Supported file formats
Preferred metadata format for distribution through our CLARIN C Centre:
- CMDI - This format is explained here: https://www.clarin.eu/content/component-metadata
Preferred data formats for data distribution through ACE:
ACE is the CLARIN Knowledge Centre for Atypical Communication Expertise (see https://ace.ruhosting.nl/). Due to its collaboration with The Language Archive of the MPI for Psycholinguistics, ACE accepts all data formats listed here: https://archive.mpi.nl/tla/accepted-file-formats.
Preferred input formats for our webservices:
You will need to consult the webservice specification for webservices you intend to use, but in general, we have the following preferred input formats:
- plain text (UTF-8 encoded) - (MIME: plain/text) - The most basic text format, does not offer further any further structural or mark-up semantics. Certain webservices may pose additional constraints, such as requiring one sentence or even one word per line (for e.g. a lexicon). Webservices may also attempt to automatically infer structure like paragraphs based on newlines. You should always use the UTF-8 (unicode) character encoding, other encodings are often not supported. UNIX line endings are usually preferred for most tools.
- FoLiA XML - (MIME: application/folia+xml) - This is an XML-based format for linguistic annotation, developed in the scope of the CLARIN-NL, CLARIAH-CORE and CLARIAH-PLUS projects and used as a format for language resource exchange and corpus representation. It is widely used in the dutch & flemish NLP community and a lot of our NLP tools will either accept and/or produce FoLiA XML. See https://proycon.github.io/folia for more information about this format.
- WAV - (MIME: audio/x-wav) - Most of our audio services accept this format, usually preferably 16/24 bit, 44.1/48 kHz, uncompressed PCM, 1 or 2 channels. Our audio services will likely also accept MP3 and OGG, but these come with quality loss due to compression.

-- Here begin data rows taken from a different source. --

<file path="src/rtl/lfsr_pkg.sv">
// Shared definitions for the 16-bit Fibonacci LFSR generator/checker pair.
// Polynomial taps 15, 14, 12, 3 with left shift; feedback enters at bit 0.
package lfsr_pkg;

    localparam int LFSR_W = 16;

    // Tap positions feeding the XOR that becomes the new bit 0
    localparam int TAP_A = 15;
    localparam int TAP_B = 14;
    localparam int TAP_C = 12;
    localparam int TAP_D = 3;

    // Sequence start word, also used as the period marker by the checker
    localparam logic [LFSR_W-1:0] LFSR_SEED_DEFAULT = 16'h026E;

    // Checker lock state
    typedef enum logic {
        HUNT   = 1'b0,
        LOCKED = 1'b1
    } chk_state_e;

    // Next LFSR state; the generator and the checker both use this so the
    // polynomial cannot drift between the two ends of the link.
    function automatic logic [LFSR_W-1:0] lfsr_next(input logic [LFSR_W-1:0] s);
        return {s[LFSR_W-2:0], s[TAP_A] ^ s[TAP_B] ^ s[TAP_C] ^ s[TAP_D]};
    endfunction

endpackage

</file>
<file path="src/rtl/lfsr_predict.sv">
// Combinational predictor: next expected word from the previous received
// word, and the match decision. An all-zero word never matches because it is
// the LFSR lock-up state and cannot occur in a healthy stream.
module lfsr_predict
    import lfsr_pkg::*;
(
    input  logic [LFSR_W-1:0] prev,
    input  logic [LFSR_W-1:0] word,
    output logic              match
);
    logic [LFSR_W-1:0] pred;

    // Prediction and compare
    always_comb begin
        pred  = lfsr_next(prev);
        match = (word == pred) && (word != '0);
    end
endmodule

</file>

Non-preferred input formats for our webservices:
- Microsoft Word/Excel/etc.. - For both NLP as well as data storage purposes, proprietary word-processing formats such as Microsoft Word (doc/docx) are always discouraged. Alternatives such as Open Document Text (ODT) are preferred. Nevertheless, we offer a webservice (Piereling) which can attempt to convert such documents.
- PDF - The use of PDF is ubiquitous but often very problematic as an *input* format for NLP purposes as it is hard to extract the textual information; other formats are preferred. It may be a valid source of input for OCR such as provided by our webservice PICCL. It is also a valid output format for presentational purposes.
- HTML - Like PDF, HTML is suitable for output, but hardly ever makes a good input format.